Und jetzo sind wir hier
Mit Feinds Geleit, daß wir dein fürstlich Herz
Anflehen, deiner Stadt dich zu erbarmen,
Und Hülf zu senden binnen dieser Frist,
Sonst übergibt er sie am zwölften Tage.

Dunois.
Saintrailles konnte seine Stimme geben
Zu solchem schimpflichen Vertrag!

Ratsherr.
Nein, Herr!
Solang der Tapfre lebte, durfte nie
Die Rede sein von Fried und Übergabe.

Dunois.
So ist er tot!

Ratsherr.
An unsern Mauern sank
Der edle Held für seines Königs Sache.

Karl.
Saintrallles tot!

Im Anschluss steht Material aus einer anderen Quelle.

--- src/rtl/pow_pipe_stage.sv ---
// One pipeline stage: computes power STAGE+1 from the previous partial power and n.
// Loads when i_adv (empty or downstream moving), otherwise holds valid and data.
module pow_pipe_stage
  import pow_pipe_pkg::*;
#(
  parameter int W        = 8,
  parameter int N_STAGES = 4,
  parameter int STAGE    = 1,
  parameter int SAT      = POW_MODE_WRAP
) (
  input  logic                  clk,
  input  logic                  rst,
  input  logic                  i_vld,
  input  logic                  i_adv,
  input  logic [W-1:0]          i_n,
  input  logic [W*N_STAGES-1:0] i_pw,
  input  logic [N_STAGES-1:0]   i_ovf,
  output logic                  o_vld,
  output logic [W-1:0]          o_n,
  output logic [W*N_STAGES-1:0] o_pw,
  output logic [N_STAGES-1:0]   o_ovf
);

  localparam int SLOT = STAGE - 1;

  logic                  r_vld;
  logic [W-1:0]          r_n;
  logic [W*N_STAGES-1:0] r_pw;
  logic [N_STAGES-1:0]   r_ovf;

  logic [W-1:0]          w_a;
  logic                  w_ovf_in;
  pow_step_t             w_step;
  logic                  w_unused_step;
  logic [W*N_STAGES-1:0] w_pw_nxt;
  logic [N_STAGES-1:0]   w_ovf_nxt;

  // The first stage squares n; later stages extend the previous power.
  generate
    if (STAGE == 1) begin : g_first
      assign w_a      = i_n;
      assign w_ovf_in = 1'b0;
    end else begin : g_next
      assign w_a      = i_pw[(SLOT-1)*W +: W];
      assign w_ovf_in = i_ovf[SLOT-1];
    end
  endgenerate

  assign w_step        = pow_mul_step(pow_word_t'(w_a), pow_word_t'(i_n), w_ovf_in,
                                      SAT == POW_MODE_SAT, W);
  assign w_unused_step = ^w_step;

  always_comb begin
    w_pw_nxt                 = i_pw;
    w_pw_nxt[SLOT*W +: W]    = w_step[W-1:0];
    w_ovf_nxt                = i_ovf;
    w_ovf_nxt[SLOT]          = w_step[POW_MAX_W];
  end

  always_ff @(posedge clk) begin
    if (rst) r_vld <= 1'b0;
    else if (i_adv) r_vld <= i_vld;
  end

  always_ff @(posedge clk) begin
    if (i_adv && i_vld) begin
      r_n   <= i_n;
      r_pw  <= w_pw_nxt;
      r_ovf <= w_ovf_nxt;
    end
  end

  assign o_vld = r_vld;
  assign o_n   = r_n;
  assign o_pw  = r_pw;
  assign o_ovf = r_ovf;

endmodule

--- src/rtl/pow_n_pipe_bp.sv ---
// Pipelined n^2..n^(N_STAGES+1) with sticky overflow; N_STAGES+1 cycles latency, 1/cycle.
// Valid/ready backpressure with bubble collapsing; in_rdy is combinational from out_rdy.
module pow_n_pipe_bp
  import pow_pipe_pkg::*;
#(
  parameter int W        = 8,
  parameter int N_STAGES = 4,
  parameter int SAT      = POW_MODE_WRAP
) (
  input  logic                  clk,
  input  logic                  rst,
  input  logic                  in_vld,
  output logic                  in_rdy,
  input  logic [W-1:0]          n,
  output logic                  out_vld,
  input  logic                  out_rdy,
  output logic [W*N_STAGES-1:0] res,
  output logic [N_STAGES-1:0]   ovf
);

  logic                  r_vld0;
  logic [W-1:0]          r_n0;

  logic [N_STAGES:0]     w_vld;
  logic [N_STAGES+1:0]   w_rdy;
  logic [W-1:0]          w_n   [0:N_STAGES];
  logic [W*N_STAGES-1:0] w_pw  [0:N_STAGES];
  logic [N_STAGES-1:0]   w_ovf [0:N_STAGES];
  logic                  w_unused_n;

  // Whole ready chain in one block: each stage accepts if empty or its successor accepts.
  always_comb begin
    w_rdy[N_STAGES+1] = out_rdy;
    for (int j = N_STAGES; j >= 0; j--) begin
      w_rdy[j] = !w_vld[j] || w_rdy[j+1];
    end
  end

  always_ff @(posedge clk) begin
    if (rst) r_vld0 <= 1'b0;
    else if (w_rdy[0]) r_vld0 <= in_vld;
  end

  always_ff @(posedge clk) begin
    if (w_rdy[0] && in_vld) r_n0 <= n;
  end

  assign w_vld[0] = r_vld0;
  assign w_n[0]   = r_n0;
  assign w_pw[0]  = '0;
  assign w_ovf[0] = '0;

  generate
    for (genvar j = 1; j <= N_STAGES; j++) begin : g_stage
      pow_pipe_stage #(
        .W        (W),
        .N_STAGES (N_STAGES),
        .STAGE    (j),
        .SAT      (SAT)
      ) u_stage (
        .clk   (clk),
        .rst   (rst),
        .i_vld (w_vld[j-1]),
        .i_adv (w_rdy[j]),
        .i_n   (w_n[j-1]),
        .i_pw  (w_pw[j-1]),
        .i_ovf (w_ovf[j-1]),
        .o_vld (w_vld[j]),
        .o_n   (w_n[j]),
        .o_pw  (w_pw[j]),
        .o_ovf (w_ovf[j])
      );
    end
  endgenerate

  assign w_unused_n = ^w_n[N_STAGES];

  assign in_rdy  = w_rdy[0];
  assign out_vld = w_vld[N_STAGES];
  assign res     = w_pw[N_STAGES];
  assign ovf     = w_ovf[N_STAGES];

endmodule
<file path="config.mk">
export PLATFORM = sky130hd
export DESIGN_NAME = mem_access_flat
export DESIGN_NICKNAME = d
export VERILOG_FILES = /design/src/rtl/mem_access_if.sv /design/src/rtl/mem_access.sv /design/src/flat_wrapper.sv
export SDC_FILE = /design/constraint.sdc
export NUM_CORES = 1
export LEC_CHECK = 0
export CAP_MARGIN = 20
export CORE_MARGIN = 3
export CORE_UTILIZATION = 39
export DETAILED_ROUTE_END_ITERATION = 8
export HOLD_SLACK_MARGIN = 0.08
export PLACE_DENSITY = 0.82
export SLEW_MARGIN = 20
export SYNTH_ARGS = -nofsm -noshare
export SYNTH_HDL_FRONTEND = slang
export SYNTH_SLANG_ARGS = --single-unit
</file>
<file path="constraint.sdc">
create_clock -name clk -period 3.2 [get_ports clk]
set_input_delay 0.32 -clock clk [delete_from_list [all_inputs] [get_ports clk]]
set_output_delay 0.32 -clock clk [all_outputs]
set_load 0.05 [all_outputs]
</file>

O in dem einzgen Mann
Sinkt mir ein Heer!

(Ein Ritter kommt und spricht einige Worte leise mit dem Bastard, welcher betroffen auffährt)

Dunois.
Auch das noch!

Karl.
Nun! Was gibts?

Dunois.
Graf Douglas sendet her. Die schottschen Völker
Empören sich und drohen abzuziehn,
Wenn sie nicht heut den Rückstand noch erhalten.

Karl.
Du Chatel!

Du Chatel (zuckt die Achseln).
Sire! Ich weiß nicht Rat.

Karl.
Versprich,
Verpfände was du hast, mein halbes Reich –

Du Chatel.
Hilft nichts! Sie sind zu oft vertröstet worden!

Karl.
Es sind die besten Truppen meines Heers!
Sie sollen mich jetzt nicht, nicht jetzt verlassen!